** Exercise details **
Write out again, exactly, the lines below starting at the one with "o32a_1 0.42, nor2_4" and ending at the one with "hold reg to".

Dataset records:
========================================================================

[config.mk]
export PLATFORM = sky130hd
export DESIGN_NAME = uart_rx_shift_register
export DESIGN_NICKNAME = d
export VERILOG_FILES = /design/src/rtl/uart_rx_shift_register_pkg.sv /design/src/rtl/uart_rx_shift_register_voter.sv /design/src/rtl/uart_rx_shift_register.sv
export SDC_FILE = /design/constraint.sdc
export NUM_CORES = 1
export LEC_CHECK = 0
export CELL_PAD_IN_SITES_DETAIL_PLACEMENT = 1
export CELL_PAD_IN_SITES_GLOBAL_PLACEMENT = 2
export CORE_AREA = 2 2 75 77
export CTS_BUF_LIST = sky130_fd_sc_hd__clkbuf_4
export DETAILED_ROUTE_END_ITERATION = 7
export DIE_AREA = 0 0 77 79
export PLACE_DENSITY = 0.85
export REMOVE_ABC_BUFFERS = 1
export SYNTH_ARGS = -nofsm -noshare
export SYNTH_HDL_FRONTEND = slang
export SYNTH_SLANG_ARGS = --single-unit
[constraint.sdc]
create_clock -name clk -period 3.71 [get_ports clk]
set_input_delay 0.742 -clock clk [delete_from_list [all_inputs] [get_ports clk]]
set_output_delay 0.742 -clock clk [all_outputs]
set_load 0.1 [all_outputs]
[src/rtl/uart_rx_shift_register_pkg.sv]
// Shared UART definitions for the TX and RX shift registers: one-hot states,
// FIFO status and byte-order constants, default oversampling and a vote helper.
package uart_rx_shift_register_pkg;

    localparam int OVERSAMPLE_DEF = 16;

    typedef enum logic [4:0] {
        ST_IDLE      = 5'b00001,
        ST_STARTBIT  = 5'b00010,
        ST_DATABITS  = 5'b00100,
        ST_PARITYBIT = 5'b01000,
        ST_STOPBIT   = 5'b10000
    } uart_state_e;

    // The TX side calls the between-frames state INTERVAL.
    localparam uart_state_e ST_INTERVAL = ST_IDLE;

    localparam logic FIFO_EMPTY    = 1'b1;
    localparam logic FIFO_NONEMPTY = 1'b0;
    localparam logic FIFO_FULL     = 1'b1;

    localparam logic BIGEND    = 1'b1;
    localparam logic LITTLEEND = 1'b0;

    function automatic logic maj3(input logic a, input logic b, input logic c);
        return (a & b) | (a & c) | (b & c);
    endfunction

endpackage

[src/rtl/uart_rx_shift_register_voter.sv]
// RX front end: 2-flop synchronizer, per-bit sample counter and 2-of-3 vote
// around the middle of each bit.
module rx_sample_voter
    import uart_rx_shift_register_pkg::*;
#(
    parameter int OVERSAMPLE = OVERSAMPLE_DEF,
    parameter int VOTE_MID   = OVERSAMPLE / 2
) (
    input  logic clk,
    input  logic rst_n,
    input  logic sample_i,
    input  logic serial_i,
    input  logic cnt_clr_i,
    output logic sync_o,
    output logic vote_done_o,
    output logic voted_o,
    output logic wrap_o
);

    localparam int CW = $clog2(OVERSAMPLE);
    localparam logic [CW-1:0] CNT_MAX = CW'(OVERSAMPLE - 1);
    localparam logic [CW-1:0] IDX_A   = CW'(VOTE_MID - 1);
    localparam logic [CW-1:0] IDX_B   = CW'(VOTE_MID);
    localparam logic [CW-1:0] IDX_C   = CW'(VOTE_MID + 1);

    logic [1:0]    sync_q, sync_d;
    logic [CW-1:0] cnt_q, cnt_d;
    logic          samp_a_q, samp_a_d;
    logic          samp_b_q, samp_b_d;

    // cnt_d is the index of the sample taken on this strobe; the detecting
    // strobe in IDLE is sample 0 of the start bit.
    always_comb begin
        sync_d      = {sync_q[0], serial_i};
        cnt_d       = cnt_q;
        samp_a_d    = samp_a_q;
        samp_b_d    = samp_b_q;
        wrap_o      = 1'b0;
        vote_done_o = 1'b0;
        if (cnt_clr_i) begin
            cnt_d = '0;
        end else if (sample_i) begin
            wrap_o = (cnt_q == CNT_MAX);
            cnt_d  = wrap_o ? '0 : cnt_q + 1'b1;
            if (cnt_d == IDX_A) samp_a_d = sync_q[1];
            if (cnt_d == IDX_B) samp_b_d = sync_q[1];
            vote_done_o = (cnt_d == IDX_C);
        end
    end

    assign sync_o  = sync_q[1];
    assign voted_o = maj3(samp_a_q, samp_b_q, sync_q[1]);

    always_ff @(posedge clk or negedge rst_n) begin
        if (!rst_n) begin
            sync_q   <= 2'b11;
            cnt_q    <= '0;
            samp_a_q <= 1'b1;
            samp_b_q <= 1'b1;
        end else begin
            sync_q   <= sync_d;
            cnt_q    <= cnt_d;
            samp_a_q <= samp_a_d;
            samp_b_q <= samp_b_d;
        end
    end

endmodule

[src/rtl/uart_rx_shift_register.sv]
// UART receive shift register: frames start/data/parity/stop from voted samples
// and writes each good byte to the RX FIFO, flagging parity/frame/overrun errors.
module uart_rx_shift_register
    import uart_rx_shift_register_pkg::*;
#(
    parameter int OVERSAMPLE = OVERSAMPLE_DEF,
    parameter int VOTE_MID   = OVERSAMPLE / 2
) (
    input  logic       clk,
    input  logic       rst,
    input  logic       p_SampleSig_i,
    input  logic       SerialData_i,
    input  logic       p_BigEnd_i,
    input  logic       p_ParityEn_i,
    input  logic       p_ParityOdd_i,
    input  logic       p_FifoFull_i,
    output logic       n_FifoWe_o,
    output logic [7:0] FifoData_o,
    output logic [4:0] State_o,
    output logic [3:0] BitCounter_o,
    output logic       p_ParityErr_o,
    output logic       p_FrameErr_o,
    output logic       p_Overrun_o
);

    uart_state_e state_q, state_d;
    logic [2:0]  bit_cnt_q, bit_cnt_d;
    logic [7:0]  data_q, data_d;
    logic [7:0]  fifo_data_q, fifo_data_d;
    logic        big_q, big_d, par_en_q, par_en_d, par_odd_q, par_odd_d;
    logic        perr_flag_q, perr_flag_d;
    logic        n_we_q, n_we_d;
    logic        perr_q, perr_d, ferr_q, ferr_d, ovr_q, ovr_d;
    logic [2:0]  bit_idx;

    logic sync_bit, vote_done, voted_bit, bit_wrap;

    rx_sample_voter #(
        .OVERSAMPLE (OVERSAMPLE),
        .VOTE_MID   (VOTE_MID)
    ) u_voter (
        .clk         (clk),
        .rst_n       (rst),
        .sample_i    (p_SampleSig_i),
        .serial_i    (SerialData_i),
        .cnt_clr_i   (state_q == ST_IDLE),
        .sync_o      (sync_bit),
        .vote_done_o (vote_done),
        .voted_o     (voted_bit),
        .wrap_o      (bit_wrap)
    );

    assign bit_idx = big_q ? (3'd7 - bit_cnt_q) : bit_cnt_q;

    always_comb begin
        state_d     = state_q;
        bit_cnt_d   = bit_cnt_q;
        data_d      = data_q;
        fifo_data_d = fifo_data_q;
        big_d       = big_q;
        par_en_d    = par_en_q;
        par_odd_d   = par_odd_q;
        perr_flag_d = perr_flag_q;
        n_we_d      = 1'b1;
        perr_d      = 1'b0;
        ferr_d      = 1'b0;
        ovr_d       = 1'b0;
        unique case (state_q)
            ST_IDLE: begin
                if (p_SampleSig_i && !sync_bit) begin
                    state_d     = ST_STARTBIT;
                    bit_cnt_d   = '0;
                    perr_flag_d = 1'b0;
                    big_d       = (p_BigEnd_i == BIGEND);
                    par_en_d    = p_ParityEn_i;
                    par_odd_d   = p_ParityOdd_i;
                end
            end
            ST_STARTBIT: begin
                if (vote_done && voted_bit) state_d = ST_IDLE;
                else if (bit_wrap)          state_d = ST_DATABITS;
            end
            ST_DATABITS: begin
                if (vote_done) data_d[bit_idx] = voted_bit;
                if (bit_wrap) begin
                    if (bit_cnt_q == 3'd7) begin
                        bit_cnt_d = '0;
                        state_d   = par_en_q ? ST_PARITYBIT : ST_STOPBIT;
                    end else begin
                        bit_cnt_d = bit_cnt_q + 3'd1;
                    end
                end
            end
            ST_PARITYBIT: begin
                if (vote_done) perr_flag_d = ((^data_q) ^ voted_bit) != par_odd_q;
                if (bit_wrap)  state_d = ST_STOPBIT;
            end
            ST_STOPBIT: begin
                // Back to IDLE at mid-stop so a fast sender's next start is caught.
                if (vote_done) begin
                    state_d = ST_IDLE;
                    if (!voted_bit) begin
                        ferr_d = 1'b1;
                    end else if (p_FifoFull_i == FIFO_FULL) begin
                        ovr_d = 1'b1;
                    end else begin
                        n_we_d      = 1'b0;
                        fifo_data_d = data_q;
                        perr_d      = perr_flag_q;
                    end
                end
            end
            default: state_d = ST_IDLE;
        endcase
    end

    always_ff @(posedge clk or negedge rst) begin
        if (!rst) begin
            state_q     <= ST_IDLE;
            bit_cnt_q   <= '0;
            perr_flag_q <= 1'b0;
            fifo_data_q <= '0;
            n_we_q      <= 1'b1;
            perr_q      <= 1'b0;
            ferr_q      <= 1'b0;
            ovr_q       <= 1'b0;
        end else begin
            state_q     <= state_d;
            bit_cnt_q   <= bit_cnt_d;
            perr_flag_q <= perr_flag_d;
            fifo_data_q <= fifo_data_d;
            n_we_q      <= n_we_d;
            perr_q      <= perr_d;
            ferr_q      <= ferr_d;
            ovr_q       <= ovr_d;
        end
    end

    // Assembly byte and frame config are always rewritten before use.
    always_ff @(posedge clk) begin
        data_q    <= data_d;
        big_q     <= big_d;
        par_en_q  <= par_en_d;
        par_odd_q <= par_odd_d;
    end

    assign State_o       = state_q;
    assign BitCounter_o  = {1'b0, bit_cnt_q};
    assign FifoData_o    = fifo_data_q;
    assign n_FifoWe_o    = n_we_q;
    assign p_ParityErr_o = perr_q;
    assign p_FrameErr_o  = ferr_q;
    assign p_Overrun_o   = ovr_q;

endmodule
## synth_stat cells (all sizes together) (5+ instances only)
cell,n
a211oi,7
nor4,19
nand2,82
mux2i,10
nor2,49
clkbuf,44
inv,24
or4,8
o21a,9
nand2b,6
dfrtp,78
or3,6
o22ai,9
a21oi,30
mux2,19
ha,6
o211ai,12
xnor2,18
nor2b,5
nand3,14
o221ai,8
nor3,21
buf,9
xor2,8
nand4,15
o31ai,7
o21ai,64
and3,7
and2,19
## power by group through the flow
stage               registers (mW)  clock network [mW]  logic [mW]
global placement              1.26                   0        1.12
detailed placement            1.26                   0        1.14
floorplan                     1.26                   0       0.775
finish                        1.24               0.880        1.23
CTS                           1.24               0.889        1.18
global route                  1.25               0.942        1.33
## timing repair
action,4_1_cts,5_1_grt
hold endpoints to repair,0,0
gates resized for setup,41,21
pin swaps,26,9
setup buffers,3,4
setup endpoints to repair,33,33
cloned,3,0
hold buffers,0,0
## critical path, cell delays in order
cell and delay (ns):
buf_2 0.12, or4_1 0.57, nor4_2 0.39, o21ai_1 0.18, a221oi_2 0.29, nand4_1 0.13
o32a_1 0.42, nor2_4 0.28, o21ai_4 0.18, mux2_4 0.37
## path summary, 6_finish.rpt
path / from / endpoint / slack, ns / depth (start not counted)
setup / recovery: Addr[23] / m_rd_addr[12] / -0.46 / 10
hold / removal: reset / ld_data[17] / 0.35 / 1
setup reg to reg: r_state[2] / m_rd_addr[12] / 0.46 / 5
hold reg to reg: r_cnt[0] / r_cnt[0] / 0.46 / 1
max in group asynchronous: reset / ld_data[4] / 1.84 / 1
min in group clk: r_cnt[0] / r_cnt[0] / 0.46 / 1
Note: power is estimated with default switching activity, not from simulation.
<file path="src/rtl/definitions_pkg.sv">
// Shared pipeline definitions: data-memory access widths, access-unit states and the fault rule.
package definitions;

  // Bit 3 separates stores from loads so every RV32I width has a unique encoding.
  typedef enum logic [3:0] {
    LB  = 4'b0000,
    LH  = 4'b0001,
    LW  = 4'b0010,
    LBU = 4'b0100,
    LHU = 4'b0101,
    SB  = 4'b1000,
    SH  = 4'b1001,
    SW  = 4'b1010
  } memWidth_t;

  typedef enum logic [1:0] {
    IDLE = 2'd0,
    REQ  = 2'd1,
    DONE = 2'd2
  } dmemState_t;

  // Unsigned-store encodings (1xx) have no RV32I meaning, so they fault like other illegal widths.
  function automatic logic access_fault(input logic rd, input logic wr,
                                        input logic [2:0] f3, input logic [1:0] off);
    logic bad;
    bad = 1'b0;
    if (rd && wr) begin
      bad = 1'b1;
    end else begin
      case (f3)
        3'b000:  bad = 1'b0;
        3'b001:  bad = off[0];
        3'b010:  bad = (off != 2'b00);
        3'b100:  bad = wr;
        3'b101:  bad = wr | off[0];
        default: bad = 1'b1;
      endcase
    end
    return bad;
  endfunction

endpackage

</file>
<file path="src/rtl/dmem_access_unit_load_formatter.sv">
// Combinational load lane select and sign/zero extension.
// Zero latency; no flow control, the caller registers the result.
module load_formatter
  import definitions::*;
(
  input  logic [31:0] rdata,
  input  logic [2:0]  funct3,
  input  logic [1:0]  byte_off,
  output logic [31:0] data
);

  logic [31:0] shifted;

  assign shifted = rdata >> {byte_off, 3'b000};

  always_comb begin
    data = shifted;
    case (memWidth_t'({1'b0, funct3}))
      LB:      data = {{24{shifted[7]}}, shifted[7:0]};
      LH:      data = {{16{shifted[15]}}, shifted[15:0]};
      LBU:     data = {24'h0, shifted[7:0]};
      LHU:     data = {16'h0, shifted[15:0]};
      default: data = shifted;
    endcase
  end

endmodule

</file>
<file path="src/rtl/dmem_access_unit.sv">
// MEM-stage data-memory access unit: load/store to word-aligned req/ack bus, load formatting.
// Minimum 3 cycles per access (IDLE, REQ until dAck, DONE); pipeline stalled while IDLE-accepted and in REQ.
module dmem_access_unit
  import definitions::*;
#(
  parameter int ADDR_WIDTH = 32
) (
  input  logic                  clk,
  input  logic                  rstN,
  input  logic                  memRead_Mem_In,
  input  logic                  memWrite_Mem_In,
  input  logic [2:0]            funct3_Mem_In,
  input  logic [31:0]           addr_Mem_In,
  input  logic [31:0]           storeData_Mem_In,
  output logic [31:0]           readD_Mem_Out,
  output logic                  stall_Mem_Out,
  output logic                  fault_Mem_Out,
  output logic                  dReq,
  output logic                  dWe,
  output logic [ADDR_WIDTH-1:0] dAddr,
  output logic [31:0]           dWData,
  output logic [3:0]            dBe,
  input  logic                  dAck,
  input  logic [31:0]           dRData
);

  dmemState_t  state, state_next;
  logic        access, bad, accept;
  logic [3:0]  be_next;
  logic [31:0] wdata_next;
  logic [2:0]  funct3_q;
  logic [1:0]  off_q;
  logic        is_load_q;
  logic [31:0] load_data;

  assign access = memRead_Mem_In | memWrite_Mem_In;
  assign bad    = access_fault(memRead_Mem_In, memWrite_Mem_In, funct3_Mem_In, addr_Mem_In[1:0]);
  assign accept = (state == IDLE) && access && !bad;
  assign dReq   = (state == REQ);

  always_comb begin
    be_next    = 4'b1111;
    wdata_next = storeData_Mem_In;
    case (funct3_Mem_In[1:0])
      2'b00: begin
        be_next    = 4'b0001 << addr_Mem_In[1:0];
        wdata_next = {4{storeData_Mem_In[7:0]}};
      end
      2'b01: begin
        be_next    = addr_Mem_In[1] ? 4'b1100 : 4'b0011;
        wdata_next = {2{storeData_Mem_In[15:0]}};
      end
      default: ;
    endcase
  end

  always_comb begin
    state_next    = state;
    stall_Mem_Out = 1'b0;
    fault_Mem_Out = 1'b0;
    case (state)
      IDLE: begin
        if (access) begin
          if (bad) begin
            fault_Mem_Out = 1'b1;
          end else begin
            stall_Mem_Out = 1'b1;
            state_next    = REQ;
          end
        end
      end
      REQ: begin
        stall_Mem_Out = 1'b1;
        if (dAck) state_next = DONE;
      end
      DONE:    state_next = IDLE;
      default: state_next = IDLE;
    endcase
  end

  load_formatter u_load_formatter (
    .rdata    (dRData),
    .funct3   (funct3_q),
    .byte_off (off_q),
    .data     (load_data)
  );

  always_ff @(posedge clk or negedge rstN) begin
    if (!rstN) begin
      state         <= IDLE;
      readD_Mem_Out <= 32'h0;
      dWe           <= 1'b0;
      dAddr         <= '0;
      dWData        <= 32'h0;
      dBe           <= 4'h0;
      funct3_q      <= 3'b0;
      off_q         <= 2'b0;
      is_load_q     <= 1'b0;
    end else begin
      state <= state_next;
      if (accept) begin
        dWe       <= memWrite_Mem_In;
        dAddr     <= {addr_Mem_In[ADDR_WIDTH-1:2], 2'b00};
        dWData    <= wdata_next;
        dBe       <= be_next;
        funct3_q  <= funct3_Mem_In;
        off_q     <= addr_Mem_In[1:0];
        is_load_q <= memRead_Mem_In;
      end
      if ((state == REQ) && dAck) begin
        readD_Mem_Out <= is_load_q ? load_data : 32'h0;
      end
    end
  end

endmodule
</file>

========================================================================

** Task output **
o32a_1 0.42, nor2_4 0.28, o21ai_4 0.18, mux2_4 0.37
## path summary, 6_finish.rpt
path / from / endpoint / slack, ns / depth (start not counted)
setup / recovery: Addr[23] / m_rd_addr[12] / -0.46 / 10
hold / removal: reset / ld_data[17] / 0.35 / 1
setup reg to reg: r_state[2] / m_rd_addr[12] / 0.46 / 5
hold reg to reg: r_cnt[0] / r_cnt[0] / 0.46 / 1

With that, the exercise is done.